Image source: onehundredpages.wordpress.com

 

With children at home, working is immensely difficult and much more complicated. As a nanny, I’ve done nearly six months of home schooling in total. I’m not attempting to comprehend the position of the parent, but, I have had considerable insight into home schooling, and can grasp the difficulty of teaching children who feel displaced, disinterested and distracted.

 

The reality of home schooling is realising that you can’t remember how to do fractions, and feeling unable to defend times tables to a child telling you he doesn’t care about them. Home schooling is spending nearly a year working on spelling, only for the child to once more spell the word ‘out’ wrong , forcing you both back to the phonic cards with heavy hearts.

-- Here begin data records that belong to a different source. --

===== src/rtl/primary_ring_selector_defines.svh =====
// assertion macros shared by the ring selector modules
`ifndef PRIMARY_RING_SELECTOR_DEFINES_SVH
`define PRIMARY_RING_SELECTOR_DEFINES_SVH

`ifndef SYNTHESIS
// property checked at every clock edge outside reset
`define PRS_ASSERT(label, prop, msg) \
    label: assert property (@(posedge i_clk) disable iff (!i_rst_n) prop) else $error(msg);
// consequence checked in the cycle after the condition
`define PRS_ASSERT_NEXT(label, cond, conseq, msg) \
    label: assert property (@(posedge i_clk) disable iff (!i_rst_n) cond |=> conseq) \
        else $error(msg);
`else
`define PRS_ASSERT(label, prop, msg)
`define PRS_ASSERT_NEXT(label, cond, conseq, msg)
`endif

`endif


===== src/rtl/prs_pkg.sv =====
// shared types and constants of the primary ring selector
package prs_pkg;

    localparam int AREA_BITS  = 64;
    localparam int INDEX_BITS = 10;

    localparam logic [2:0] MIN_RING_VERTICES = 3'd4;

    typedef enum logic {
        CFG_CENTER_X = 1'b0,
        CFG_CENTER_Y = 1'b1
    } t_cfg_reg;

    typedef logic signed [AREA_BITS-1:0] t_area;

    typedef struct packed {
        t_area term;
        logic  cross_prev;
        logic  cross_close;
        logic  ring_end;
        logic  set_end;
        logic  long_ring;
    } t_edge_info;

    typedef struct packed {
        t_area area;
        logic  holds;
        logic  set_end;
    } t_ring_info;

endpackage


===== src/rtl/prs_accum.sv =====
// ring accumulator: saturating area sum and crossing parity
`include "primary_ring_selector_defines.svh"

module prs_accum (
    input  logic                i_clk,
    input  logic                i_rst_n,
    input  logic                i_valid,
    output logic                o_ready,
    input  prs_pkg::t_edge_info i_info,
    output logic                o_valid,
    input  logic                i_ready,
    output prs_pkg::t_ring_info o_ring
);

    localparam int AB = prs_pkg::AREA_BITS;

    logic signed [AB:0]  wide_sum;
    prs_pkg::t_area      sat_sum;
    logic                parity_new;
    logic                parity_fin;
    logic                take;
    prs_pkg::t_ring_info n_ring;

    logic                r_valid;
    prs_pkg::t_area      r_sum;
    logic                r_parity;
    prs_pkg::t_ring_info r_ring;

    assign wide_sum = (AB+1)'(r_sum) + (AB+1)'(i_info.term);

    always_comb begin
        if (wide_sum[AB] != wide_sum[AB-1]) begin
            sat_sum = wide_sum[AB] ? {1'b1, {(AB-1){1'b0}}} : {1'b0, {(AB-1){1'b1}}};
        end else begin
            sat_sum = wide_sum[AB-1:0];
        end
    end

    assign parity_new = r_parity ^ i_info.cross_prev;
    assign parity_fin = parity_new ^ i_info.cross_close;

    always_comb begin
        n_ring.area    = i_info.long_ring ? sat_sum : '0;
        n_ring.holds   = i_info.long_ring & parity_fin;
        n_ring.set_end = i_info.set_end;
    end

    // only a ring end needs room downstream
    assign o_ready = !i_info.ring_end || !r_valid || i_ready;
    assign take    = i_valid && o_ready;

    always_ff @(posedge i_clk) begin
        if (!i_rst_n) begin
            r_valid  <= 1'b0;
            r_sum    <= '0;
            r_parity <= 1'b0;
        end else begin
            r_valid <= (take && i_info.ring_end) || (r_valid && !i_ready);
            if (take) begin
                if (i_info.ring_end) begin
                    r_sum    <= '0;
                    r_parity <= 1'b0;
                end else begin
                    r_sum    <= sat_sum;
                    r_parity <= parity_new;
                end
            end
        end
    end

    always_ff @(posedge i_clk) begin
        if (take && i_info.ring_end) begin
            r_ring <= n_ring;
        end
    end

    assign o_valid = r_valid;
    assign o_ring  = r_ring;

    `PRS_ASSERT_NEXT(a_ring_held, r_valid && !i_ready, r_valid && $stable(r_ring), "ring lost")
    `PRS_ASSERT_NEXT(a_clear, take && i_info.ring_end, r_sum == '0 && !r_parity, "ring kept")

endmodule


===== config.mk =====
export PLATFORM = sky130hd
export DESIGN_NAME = prs_accum
export DESIGN_NICKNAME = d
export VERILOG_FILES = /design/src/rtl/prs_pkg.sv /design/src/rtl/prs_accum.sv
export VERILOG_INCLUDE_DIRS = /design/src /design/src/rtl
export SDC_FILE = /design/constraint.sdc
export NUM_CORES = 1
export LEC_CHECK = 0
export ABC_AREA = 1
export ABC_CLOCK_PERIOD_IN_PS = 2300
export BUFFER_PORTS_ARGS = -buffer_cell sky130_fd_sc_hd__buf_2
export CAP_MARGIN = 20
export CORE_ASPECT_RATIO = 0.8
export CORE_MARGIN = 1
export CORE_UTILIZATION = 30
export DETAILED_ROUTE_END_ITERATION = 8
export GPL_TIMING_DRIVEN = 0
export PLACE_DENSITY = 0.6
export SLEW_MARGIN = 20
export SYNTH_ARGS = -nofsm -noshare
export SYNTH_HDL_FRONTEND = slang
export SYNTH_SLANG_ARGS = --single-unit
export TNS_END_PERCENT = 1

===== constraint.sdc =====
create_clock -name i_clk -period 2.3 [get_ports i_clk]
set_input_delay 0.23 -clock i_clk [delete_from_list [all_inputs] [get_ports i_clk]]
set_output_delay 0.23 -clock i_clk [all_outputs]
set_load 0.02 [all_outputs]

==> impl_results.html <==
<table>
<tr><th>Metric</th><th>Value</th></tr>
<tr><th colspan="2">Run status</th></tr>
<tr><td>Outcome</td><td>finished, violations left</td></tr>
<tr><td>Failing checks</td><td>negative setup slack</td></tr>
<tr><th colspan="2">GRT</th></tr>
<tr><td>GR Util met2</td><td>0.3162</td></tr>
<tr><td>Initial antenna violation count</td><td>0</td></tr>
<tr><td>Layer with the highest usage after global routing</td><td>met1</td></tr>
<tr><td>Maximum number of pins on one net before global-route repair</td><td>35</td></tr>
<tr><td>Grt total ovfl</td><td>0</td></tr>
<tr><td>GR met1 Demand/Resource</td><td>0.3482</td></tr>
<tr><td>All-layer global routing usage</td><td>0.2249</td></tr>
<tr><td>GR Util met3</td><td>0.03359</td></tr>
<tr><td>Vias in the first global route</td><td>10.06k</td></tr>
<tr><td>Global-route wire length before repair</td><td>roughly 60,000 µm</td></tr>
<tr><th colspan="2">Timing</th></tr>
<tr><td>WHS</td><td>about 100 ps</td></tr>
<tr><td>Final hold viol count</td><td>0</td></tr>
<tr><td>Max-slew violation count</td><td>0</td></tr>
<tr><td>Final-layout setup total negative slack</td><td>-50,250 ps</td></tr>
<tr><td>Relative slew slack</td><td>0.2590</td></tr>
<tr><td>Transition at the pin with the smallest max-transition slack</td><td>around 1100 ps</td></tr>
<tr><td>Post-route minimum period</td><td>around 2800 ps</td></tr>
<tr><td>Setup-violating endpoint count in the final report</td><td>approximately 130</td></tr>
<tr><td>Maximum clock skew at final layout</td><td>between 10 and 15 ps</td></tr>
<tr><td>Unrepaired setup endpoints after global routing</td><td>yes</td></tr>
<tr><td>Minimum setup slack in the final design</td><td>-473.3 ps</td></tr>
<tr><td>Post-route clock period utilization</td><td>1.206</td></tr>
<tr><td>Max frequency</td><td>360.6 MHz</td></tr>
<tr><th colspan="2">Synth</th></tr>
<tr><td>Synthesized-area fraction occupied by adder cells</td><td>0.07682</td></tr>
<tr><td>Net count after synthesis</td><td>~1.8k</td></tr>
<tr><td>Mapped cell area</td><td>roughly 11,000 µm²</td></tr>
<tr><td>Xor and xnor area share after synthesis</td><td>0.03361</td></tr>
<tr><td>Fraction of post-synthesis cell area in the top cell type by area</td><td>0.2266</td></tr>
<tr><td>Synthesized-area fraction occupied by and/or/nand/nor cells</td><td>0.3413</td></tr>
<tr><td>Main area contributors after synthesis</td><td>nand2_1, edfxtp_1, dfxtp_1, ha_1, a21oi_1</td></tr>
<tr><td>Yosys warnings</td><td>0</td></tr>
<tr><td>Post-synthesis average cell area</td><td>between 6 and 7 µm²</td></tr>
<tr><td>Complex-gate fraction of the synthesized area</td><td>0.1435</td></tr>
<tr><td>Number of flip-flops and latches in the synthesized netlist</td><td>132</td></tr>
<tr><td>Number of standard cells after synthesis</td><td>1,625</td></tr>
<tr><td>Mux share of post-synthesis cell area</td><td>0</td></tr>
<tr><td>Sequential share of the synthesized area</td><td>0.3092</td></tr>
<tr><td>Number of different library cells in the post-synthesis netlist</td><td>36</td></tr>
<tr><td>Largest family of logic cells by synthesized area</td><td>simple AND/OR/NAND/NOR gates</td></tr>
<tr><td>Cell taking the most area after synthesis</td><td>nand2_1</td></tr>
<tr><th colspan="2">Place</th></tr>
<tr><td>Routability congestion estimate</td><td>0.9513</td></tr>
<tr><td>Post-detail-place hpwl</td><td>about 33,000 µm</td></tr>
<tr><td>Total placed instance area</td><td>about 12,000 µm²</td></tr>
<tr><td>Count of buffers inserted at the top-level ports</td><td>140</td></tr>
<tr><th colspan="2">Layout</th></tr>
<tr><td>Number of nets at the end of the flow</td><td>1,951</td></tr>
<tr><td>Area growth from synthesis to layout</td><td>28.94%</td></tr>
<tr><td>Total of fill cells in the finished design</td><td>between 3k and 4k</td></tr>
<tr><td>Core Util, Final</td><td>0.3949</td></tr>
<tr><td>Number of antenna repair diodes</td><td>0</td></tr>
<tr><td>Proportion of layout cells with a drive suffix above 1</td><td>0.2530</td></tr>
<tr><td>Most frequent cells in the layout</td><td>nand2_1, inv_1, buf_2, a21oi_1, nor2_1</td></tr>
<tr><td>Final cell area excluding filler cells</td><td>13,780 µm²</td></tr>
<tr><td>Leading cell type in the layout, fill and taps excluded</td><td>nand2_1</td></tr>
<tr><th colspan="2">Power and ir drop</th></tr>
<tr><td>Total power consumption of the routed design</td><td>just under 0.009 W</td></tr>
<tr><td>Leakage power figure</td><td>approximately 6.5 nW</td></tr>
<tr><td>Max rail drop VDD</td><td>~470 µV</td></tr>
<tr><td>Pwr Density</td><td>between 600 and 700 nW/µm²</td></tr>
<tr><th colspan="2">Hold path</th></tr>
<tr><td>Class of the tightest hold or removal check</td><td>primary input to flop</td></tr>
<tr><td>Critical hold path startpoint</td><td>i_ready</td></tr>
<tr><td>Worst hold stages</td><td>6</td></tr>
<tr><td>Hold Path Sink</td><td>o_valid$_SDFF_PN0_</td></tr>
<tr><th colspan="2">Setup path</th></tr>
<tr><td>Highest fanout seen on the critical path</td><td>8</td></tr>
<tr><td>Logic depth of the worst register-to-register path</td><td>14</td></tr>
<tr><td>FF-to-FF End</td><td>o_ring[34]$_SDFFCE_PN0P_</td></tr>
<tr><td>Critical path launch point type</td><td>flop</td></tr>
<tr><td>Critical path class</td><td>flop to flop</td></tr>
<tr><td>Slack of the worst reg-to-reg path</td><td>-470 ps</td></tr>
<tr><td>CP Data Required Time</td><td>between 2000 and 2500 ps</td></tr>
<tr><td>Arrival time at the worst endpoint</td><td>between 2000 and 3000 ps</td></tr>
<tr><td>CP endpoint kind</td><td>flop</td></tr>
<tr><td>Crit Reg-Reg Startpoint</td><td>r_sum[43]$_SDFFE_PN0P_</td></tr>
<tr><th colspan="2">Clock network</th></tr>
<tr><td>Buffer levels on the longest clock path</td><td>2</td></tr>
<tr><td>Clock-pin transition on the worst setup and hold timing paths</td><td>approximately 70 ps</td></tr>
<tr><td>CTS HTree Levels</td><td>4</td></tr>
<tr><td>CTS tree</td><td>built</td></tr>
<tr><td>Number of CTS-inserted buffers</td><td>17</td></tr>
<tr><td>Insertion delay of the later-clocked pin in the worst-skew pair</td><td>460 ps</td></tr>
<tr><td>Cell at the root of the clock tree</td><td>clkbuf_16</td></tr>
<tr><td>Sinks on Clock Net</td><td>~130</td></tr>
<tr><th colspan="2">Floorplan</th></tr>
<tr><td>Initial standard-cell utilization of the core</td><td>0.3063</td></tr>
<tr><td>Total core area</td><td>~35,000 µm²</td></tr>
<tr><td>Total die area</td><td>36,380 µm²</td></tr>
<tr><td>Row Count</td><td>61</td></tr>
<tr><td>Die extent in x</td><td>213.0 µm</td></tr>
<tr><td>I/O pin count</td><td>~140</td></tr>
<tr><td>Die height</td><td>170.8 µm</td></tr>
<tr><th colspan="2">Drt</th></tr>
<tr><td>WL/cell</td><td>about 18 µm</td></tr>
<tr><td>Via count</td><td>between 10k and 15k</td></tr>
<tr><td>Detailed Route Iter0 Violations</td><td>roughly 870</td></tr>
<tr><td>Number of search-and-repair iterations in the first detailed-routing pass</td><td>5</td></tr>
<tr><td>Number of vias per cell after detailed routing</td><td>4.763</td></tr>
<tr><td>Final ANT Viol Nets</td><td>0</td></tr>
<tr><td>Detailed-route DRC error count</td><td>0</td></tr>
<tr><td>Final Routed Wirelength</td><td>40,740 µm</td></tr>
<tr><th colspan="2">Flow run</th></tr>
<tr><td>Number of max-cap violations</td><td>0</td></tr>
</table>
## critical path: stages (launching register included)
cell       delay, ps
dfxtp_1          340
ha_4             320
nand2_1          110
inv_1            100
nand2_2           90
nor3_4           250
nand2_2          110
nor3_4           280
nand2_4          100
nand3_4          120
nand2_8           80
nand2_8          150
buf_12           180
clkbuf_16        180
a21oi_4           60
## synth_stat cells (all sizes together)
| cell | count |
|---|---|
| inv | 202 |
| o21bai | 19 |
| xor2 | 31 |
| buf | 20 |
| nand3 | 44 |
| nand3b | 14 |
| nand2b | 1 |
| nand4 | 4 |
| nor3 | 14 |
| fa | 1 |
| dfxtp | 66 |
| clkbuf | 24 |
| and2 | 22 |
| nand2 | 659 |
| nor4 | 2 |
| edfxtp | 66 |
| and3 | 1 |
| nor2 | 128 |
| a21oi | 193 |
| ha | 64 |
| o21ai | 39 |
| or2 | 1 |
| xnor2 | 10 |
## worst max-delay path by stage
stage	slack, ps	startpoint	end
2_1_floorplan	-130	r_sum[0]$_SDFFE_PN0P_	o_ring[10]$_SDFFCE_PN0P_
5_1_grt	-560	r_sum[43]$_SDFFE_PN0P_	o_ring[34]$_SDFFCE_PN0P_
3_3_place_gp	-1030	i_info[52]	r_sum[62]$_SDFFE_PN0P_
3_5_place_dp	-1080	i_info[52]	r_sum[62]$_SDFFE_PN0P_
6_report	-470	r_sum[43]$_SDFFE_PN0P_	o_ring[34]$_SDFFCE_PN0P_
4_1_cts	-430	r_sum[57]$_SDFFE_PN0P_	o_ring[48]$_SDFFCE_PN0P_
## logic make-up (layout without fill, tap and decap cells)
group,after synthesis,in the layout
AND/OR/NAND/NOR,890,890
AO/OA/AOI/OAI,251,251
buffers and inverters,246,447
flip-flops,132,132
adder cells (fa/ha/maj),65,65
XOR/XNOR,41,41
## what timing repair did
action | in CTS | in global routing
gates cloned | 1 | 1
endpoints found under the setup margin | 128 | 129
endpoints found under the hold margin | 2 | 0
setup buffers | 12 | 12
gates resized for setup | 102 | 91
hold buffers | 2 | 0
pin swaps | 11 | 19
## report_power, final
group | internal [W] | switching, W | leakage, nW | total [W]
Clock | 0.00142 | 0.00126 | 0.269 | 0.00269
Combinational | 0.00119 | 0.00208 | 5.02 | 0.00327
Sequential | 0.00269 | 0.0000849 | 1.17 | 0.00278
Total | 0.00530 | 0.00343 | 6.46 | 0.00873
## stage by stage
| step | worst slack (ps) | instances |
|---|---|---|
| global placement | -1030 | 2237 |
| detailed placement | -1081 | 2239 |
| finish | -473.3 | 2298 |
| global route | -561.7 | 2298 |
| CTS | -429.6 | 2286 |
| floorplan | -128.6 | 1625 |
## metal layers
metal  up-vias  part of all wire  wire length [µm]
li1       5522                 -                 -
met1      5088              0.53             21560
met2       302              0.40             16400
met3        34             0.054              2195
met4         0             0.014               590
met5         -                 0                 0
## state kept, by name (all words and copies together) (netlist names)
signal	count
o_ring	66
o_valid	1
r_parity	1
r_sum	64
## layout make-up
class / count / area [µm²] / area share
Tap cell: 472 / 590.6 / 0.04287
Clock inverter: 15 / 137.6 / 0.009991
Clock buffer: 17 / 425.4 / 0.03088
Multi-Input combinational cell: 1247 / 7211 / 0.5234
Inverter: 202 / 762.0 / 0.05531
Buffer: 43 / 319.1 / 0.02316
Timing Repair Buffer: 170 / 1022 / 0.07421
Sequential cell: 132 / 3308 / 0.2401
Note: power is estimated with default switching activity, not from simulation.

Home schooling is incessantly reading Biff and Chip until you want to cry alongside your five-year-old. Children are inevitably going to fall behind, and the gap in attainment between the wealthy and the disadvantaged will likely be staggering. Recent figures show that during the first lockdown, 74% of privately educated children had full school days compared to the 38% of state educated pupils. A quarter had no formal home schooling or tutoring at all.

 

In A Room of One’s Own, Woolf’s message prophetically captures the difficulties of home schooling, and the detrimental effect it will have on a child’s education. Emphasising that  the conditions needed for producing quality literature include a room of one’s own, free of interruption and distraction, she draws attention to that which so many were denied during the pandemic. With a toddler knocking at the door, bad wifi, children bickering, relentless snack and wee breaks, productivity is sporadic in home schooling as well as my own studies. The IFS and UCL found that mothers were only able to do one hour of uninterrupted work for every three done by fathers. Even before lockdown, mothers only worked uninterrupted for around 60% of the hours fathers had. Woolf commented on this nearly a century ago, noting how a woman must have a room of her own because her time is so impeded upon, unlike her male counterpart.

 

Virginia Woolf. Image source: newyorker.com

 

Woolf also writes that one requires ‘£500 a year’ in order to financially sustain a writing career. In a similar vein, there are certain financial conditions for being able to home school as effectively as possible. Prior research from the Sutton Trust found that 34% of families with children aged 5-16 said that their child cannot access a computer, laptop or tablet to use the internet. Another issue rises for families with multiple children but only one computer or laptop; simultaneous schooling and Zoom meetings become impossible. There is undoubtedly going to be a huge disparity in attainment between those who have had full access to education at home and those whose learning has been disrupted. Some families, like the one I work for, can afford a nanny to do the home schooling. However, most families are having to work and teach simultaneously or cannot employ extra help because they are shielding and thus disadvantaged for being Covid secure. 

 

Interesting parallels can be drawn between Woolf’s polemic and the year of home schooling and working from home. Did we not learn the value of a quiet work environment and financial freedom from the Modernist writer? Should the government not have acknowledged with greater effort the fact that most people cannot effectively work from home, with children who require constant attention and some kind of education? Shouldn’t the government have foreseen the significantly disproportionate and detrimental strain this would place on mothers?

 

Woolf highlighted the rare and precious nature of uninterrupted time and space, in particular for mothers. As schools reopen next week, I think all parents will be grateful to regain some kind of room of their own. I for one cannot wait to leave the teaching to the professionals. It’s been, to use the cliché, an extraordinarily unprecedented year, and I think for most, the 8th March cannot come soon enough.